> _TRY IT_:
A single figure is the whole answer: the number of lines in the records that contain "commit".

> _EXERCISE MATERIALS_:
_ _ _
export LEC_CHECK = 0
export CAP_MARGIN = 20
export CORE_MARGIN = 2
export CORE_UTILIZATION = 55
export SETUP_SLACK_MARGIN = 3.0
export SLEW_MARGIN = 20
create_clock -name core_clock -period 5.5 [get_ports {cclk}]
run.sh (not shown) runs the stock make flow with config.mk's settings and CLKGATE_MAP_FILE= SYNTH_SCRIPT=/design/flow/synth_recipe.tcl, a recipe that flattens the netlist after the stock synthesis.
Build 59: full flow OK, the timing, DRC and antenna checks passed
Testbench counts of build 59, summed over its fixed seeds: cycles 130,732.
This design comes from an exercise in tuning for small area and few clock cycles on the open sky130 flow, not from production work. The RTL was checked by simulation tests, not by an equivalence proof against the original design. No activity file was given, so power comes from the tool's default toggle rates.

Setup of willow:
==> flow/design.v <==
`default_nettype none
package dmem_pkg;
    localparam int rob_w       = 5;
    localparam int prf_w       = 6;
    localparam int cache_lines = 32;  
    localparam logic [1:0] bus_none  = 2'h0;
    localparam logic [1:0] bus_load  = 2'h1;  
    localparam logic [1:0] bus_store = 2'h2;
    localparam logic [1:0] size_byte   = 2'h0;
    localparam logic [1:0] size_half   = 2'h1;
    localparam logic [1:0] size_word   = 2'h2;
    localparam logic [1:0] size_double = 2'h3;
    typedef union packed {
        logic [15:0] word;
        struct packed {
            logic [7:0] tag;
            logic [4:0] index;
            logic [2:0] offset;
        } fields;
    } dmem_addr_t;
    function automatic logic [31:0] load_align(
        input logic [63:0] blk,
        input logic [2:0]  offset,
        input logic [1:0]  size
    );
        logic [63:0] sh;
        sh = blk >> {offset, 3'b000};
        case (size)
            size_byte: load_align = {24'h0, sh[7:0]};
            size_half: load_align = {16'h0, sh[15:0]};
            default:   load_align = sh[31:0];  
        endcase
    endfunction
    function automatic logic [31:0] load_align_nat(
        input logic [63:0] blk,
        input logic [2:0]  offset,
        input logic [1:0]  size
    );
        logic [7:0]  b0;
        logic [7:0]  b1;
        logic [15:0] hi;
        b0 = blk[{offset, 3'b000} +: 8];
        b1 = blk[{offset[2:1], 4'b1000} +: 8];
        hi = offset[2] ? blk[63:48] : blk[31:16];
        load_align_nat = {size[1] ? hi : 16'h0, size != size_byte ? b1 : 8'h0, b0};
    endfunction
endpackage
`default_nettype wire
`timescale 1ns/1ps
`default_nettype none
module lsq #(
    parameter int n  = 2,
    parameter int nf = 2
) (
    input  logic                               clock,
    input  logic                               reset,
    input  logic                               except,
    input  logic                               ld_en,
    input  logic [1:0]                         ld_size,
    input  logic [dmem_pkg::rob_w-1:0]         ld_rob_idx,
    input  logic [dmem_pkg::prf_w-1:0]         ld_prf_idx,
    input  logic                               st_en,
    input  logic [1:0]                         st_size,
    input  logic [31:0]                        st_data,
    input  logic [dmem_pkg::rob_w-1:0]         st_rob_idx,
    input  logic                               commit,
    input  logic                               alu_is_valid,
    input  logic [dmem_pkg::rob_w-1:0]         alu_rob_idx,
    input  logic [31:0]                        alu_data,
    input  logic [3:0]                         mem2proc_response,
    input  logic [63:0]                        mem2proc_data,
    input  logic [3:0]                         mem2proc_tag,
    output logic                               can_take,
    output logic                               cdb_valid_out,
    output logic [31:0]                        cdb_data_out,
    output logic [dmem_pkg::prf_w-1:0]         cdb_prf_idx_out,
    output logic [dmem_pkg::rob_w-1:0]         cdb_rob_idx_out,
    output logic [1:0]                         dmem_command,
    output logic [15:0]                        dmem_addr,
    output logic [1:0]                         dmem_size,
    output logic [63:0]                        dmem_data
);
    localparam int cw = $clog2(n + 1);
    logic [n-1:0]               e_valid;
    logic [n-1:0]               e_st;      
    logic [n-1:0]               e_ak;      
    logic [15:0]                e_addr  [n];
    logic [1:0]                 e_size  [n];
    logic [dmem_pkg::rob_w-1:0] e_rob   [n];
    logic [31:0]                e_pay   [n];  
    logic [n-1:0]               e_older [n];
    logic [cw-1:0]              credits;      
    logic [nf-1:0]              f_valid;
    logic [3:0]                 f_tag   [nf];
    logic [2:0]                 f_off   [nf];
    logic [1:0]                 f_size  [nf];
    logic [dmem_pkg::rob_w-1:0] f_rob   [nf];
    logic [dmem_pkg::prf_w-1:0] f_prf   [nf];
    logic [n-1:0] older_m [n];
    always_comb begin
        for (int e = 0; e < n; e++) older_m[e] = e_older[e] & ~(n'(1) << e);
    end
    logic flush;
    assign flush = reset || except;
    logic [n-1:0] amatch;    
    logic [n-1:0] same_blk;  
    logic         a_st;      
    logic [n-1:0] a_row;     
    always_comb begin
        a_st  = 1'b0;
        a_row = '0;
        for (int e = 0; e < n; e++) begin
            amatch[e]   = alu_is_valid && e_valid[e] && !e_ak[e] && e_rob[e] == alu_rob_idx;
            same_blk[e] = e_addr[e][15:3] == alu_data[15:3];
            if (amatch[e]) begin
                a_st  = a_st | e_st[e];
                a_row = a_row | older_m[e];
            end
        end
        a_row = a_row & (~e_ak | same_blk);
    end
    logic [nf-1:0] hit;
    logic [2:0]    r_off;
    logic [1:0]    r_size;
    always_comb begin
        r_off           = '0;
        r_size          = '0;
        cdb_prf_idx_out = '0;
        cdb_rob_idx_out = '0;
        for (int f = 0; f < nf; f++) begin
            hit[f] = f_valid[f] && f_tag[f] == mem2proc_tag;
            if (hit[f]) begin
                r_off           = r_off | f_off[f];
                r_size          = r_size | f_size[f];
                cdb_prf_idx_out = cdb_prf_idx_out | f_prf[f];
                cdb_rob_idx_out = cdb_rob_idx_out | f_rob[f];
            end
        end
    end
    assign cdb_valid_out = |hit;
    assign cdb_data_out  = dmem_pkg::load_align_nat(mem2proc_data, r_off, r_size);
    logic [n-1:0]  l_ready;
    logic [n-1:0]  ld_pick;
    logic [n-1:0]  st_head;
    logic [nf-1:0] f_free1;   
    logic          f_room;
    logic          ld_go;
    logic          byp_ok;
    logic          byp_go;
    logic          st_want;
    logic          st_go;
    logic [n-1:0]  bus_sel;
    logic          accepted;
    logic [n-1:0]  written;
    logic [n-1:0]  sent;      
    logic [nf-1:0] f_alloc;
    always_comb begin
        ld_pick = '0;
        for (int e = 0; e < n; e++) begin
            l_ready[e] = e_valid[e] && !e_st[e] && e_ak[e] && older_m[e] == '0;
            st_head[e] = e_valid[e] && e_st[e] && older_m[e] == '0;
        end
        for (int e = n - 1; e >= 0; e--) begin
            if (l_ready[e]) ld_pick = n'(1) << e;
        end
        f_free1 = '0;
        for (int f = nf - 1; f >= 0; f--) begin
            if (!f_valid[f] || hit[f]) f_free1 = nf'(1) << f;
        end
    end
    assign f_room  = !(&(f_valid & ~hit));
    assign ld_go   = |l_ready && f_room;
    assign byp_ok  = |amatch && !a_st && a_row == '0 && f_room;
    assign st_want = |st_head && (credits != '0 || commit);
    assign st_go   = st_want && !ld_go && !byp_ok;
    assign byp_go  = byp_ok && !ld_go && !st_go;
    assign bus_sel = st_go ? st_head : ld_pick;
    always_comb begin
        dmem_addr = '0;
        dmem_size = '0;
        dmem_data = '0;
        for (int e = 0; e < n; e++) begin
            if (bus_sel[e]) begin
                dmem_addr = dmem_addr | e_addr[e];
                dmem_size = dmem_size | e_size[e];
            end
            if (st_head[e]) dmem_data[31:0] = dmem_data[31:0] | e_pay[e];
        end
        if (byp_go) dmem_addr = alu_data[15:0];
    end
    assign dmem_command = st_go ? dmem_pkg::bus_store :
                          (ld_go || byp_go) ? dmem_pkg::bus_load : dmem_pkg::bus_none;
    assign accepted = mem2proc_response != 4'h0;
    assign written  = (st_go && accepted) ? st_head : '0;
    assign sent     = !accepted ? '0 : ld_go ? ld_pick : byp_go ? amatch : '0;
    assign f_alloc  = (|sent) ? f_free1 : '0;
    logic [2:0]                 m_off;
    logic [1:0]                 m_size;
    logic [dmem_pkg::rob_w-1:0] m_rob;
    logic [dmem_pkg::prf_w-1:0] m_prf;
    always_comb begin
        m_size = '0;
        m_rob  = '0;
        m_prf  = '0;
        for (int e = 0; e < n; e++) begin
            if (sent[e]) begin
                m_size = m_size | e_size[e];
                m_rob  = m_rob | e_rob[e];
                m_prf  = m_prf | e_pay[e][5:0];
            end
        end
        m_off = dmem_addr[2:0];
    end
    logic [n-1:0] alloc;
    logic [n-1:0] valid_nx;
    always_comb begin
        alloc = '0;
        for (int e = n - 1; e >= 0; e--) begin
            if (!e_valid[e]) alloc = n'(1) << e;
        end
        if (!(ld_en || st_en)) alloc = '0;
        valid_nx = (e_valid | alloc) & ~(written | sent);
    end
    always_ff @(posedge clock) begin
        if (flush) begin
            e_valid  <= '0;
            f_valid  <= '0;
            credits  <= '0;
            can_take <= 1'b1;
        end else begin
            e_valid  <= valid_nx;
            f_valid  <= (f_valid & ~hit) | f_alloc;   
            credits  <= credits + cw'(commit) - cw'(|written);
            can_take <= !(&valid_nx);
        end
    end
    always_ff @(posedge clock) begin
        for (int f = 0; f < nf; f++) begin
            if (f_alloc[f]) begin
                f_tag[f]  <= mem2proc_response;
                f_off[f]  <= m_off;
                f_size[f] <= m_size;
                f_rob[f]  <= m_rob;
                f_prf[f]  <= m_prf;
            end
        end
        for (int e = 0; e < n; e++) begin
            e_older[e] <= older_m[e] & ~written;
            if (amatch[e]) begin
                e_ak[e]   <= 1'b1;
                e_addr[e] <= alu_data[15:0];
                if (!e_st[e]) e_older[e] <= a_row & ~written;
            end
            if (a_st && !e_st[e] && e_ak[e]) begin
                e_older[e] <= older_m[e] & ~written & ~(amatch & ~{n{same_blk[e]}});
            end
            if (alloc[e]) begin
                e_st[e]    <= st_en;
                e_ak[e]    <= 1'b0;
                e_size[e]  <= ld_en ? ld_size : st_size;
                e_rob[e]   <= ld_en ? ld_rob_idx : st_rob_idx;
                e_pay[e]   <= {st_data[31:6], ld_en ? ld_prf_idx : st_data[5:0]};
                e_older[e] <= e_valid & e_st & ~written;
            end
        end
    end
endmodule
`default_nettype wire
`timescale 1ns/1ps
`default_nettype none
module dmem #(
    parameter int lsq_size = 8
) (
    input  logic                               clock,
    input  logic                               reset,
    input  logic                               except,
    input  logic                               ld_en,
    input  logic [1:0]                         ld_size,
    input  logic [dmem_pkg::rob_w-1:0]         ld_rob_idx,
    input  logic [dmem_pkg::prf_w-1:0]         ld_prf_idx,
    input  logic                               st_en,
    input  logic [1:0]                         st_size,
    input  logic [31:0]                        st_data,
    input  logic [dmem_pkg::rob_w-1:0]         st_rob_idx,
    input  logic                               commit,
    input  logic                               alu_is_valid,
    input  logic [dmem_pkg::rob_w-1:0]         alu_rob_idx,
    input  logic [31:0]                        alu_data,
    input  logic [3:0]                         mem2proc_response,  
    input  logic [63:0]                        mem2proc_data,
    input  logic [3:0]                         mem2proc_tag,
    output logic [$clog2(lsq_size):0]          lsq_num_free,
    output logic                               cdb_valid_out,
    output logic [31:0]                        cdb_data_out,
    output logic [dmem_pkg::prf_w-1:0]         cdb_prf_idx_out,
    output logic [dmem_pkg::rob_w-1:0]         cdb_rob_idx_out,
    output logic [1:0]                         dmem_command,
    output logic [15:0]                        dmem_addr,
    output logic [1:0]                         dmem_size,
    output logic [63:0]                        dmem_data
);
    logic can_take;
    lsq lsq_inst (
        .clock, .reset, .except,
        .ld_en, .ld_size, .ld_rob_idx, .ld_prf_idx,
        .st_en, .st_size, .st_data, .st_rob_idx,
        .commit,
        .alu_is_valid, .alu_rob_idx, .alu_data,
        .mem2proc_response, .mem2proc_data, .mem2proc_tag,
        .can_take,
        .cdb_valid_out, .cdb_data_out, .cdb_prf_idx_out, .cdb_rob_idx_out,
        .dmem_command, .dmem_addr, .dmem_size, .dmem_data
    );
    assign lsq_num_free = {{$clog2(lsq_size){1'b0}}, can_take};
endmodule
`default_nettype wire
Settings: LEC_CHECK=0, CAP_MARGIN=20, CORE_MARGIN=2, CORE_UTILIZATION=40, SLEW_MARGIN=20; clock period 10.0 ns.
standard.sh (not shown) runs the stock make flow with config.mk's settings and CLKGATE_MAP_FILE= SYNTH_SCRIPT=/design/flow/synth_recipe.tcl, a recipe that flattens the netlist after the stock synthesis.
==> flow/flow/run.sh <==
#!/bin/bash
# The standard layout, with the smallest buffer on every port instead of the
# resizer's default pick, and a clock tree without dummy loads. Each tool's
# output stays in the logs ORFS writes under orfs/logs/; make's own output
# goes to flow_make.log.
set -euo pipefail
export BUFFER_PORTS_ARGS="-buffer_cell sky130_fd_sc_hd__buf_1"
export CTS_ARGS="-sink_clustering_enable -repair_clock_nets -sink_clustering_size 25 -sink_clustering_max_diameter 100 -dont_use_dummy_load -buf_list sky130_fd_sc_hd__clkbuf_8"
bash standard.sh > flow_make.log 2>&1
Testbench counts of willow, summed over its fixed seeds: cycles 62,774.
_ _ _
> _OUTPUT FOR THIS EXERCISE_:
5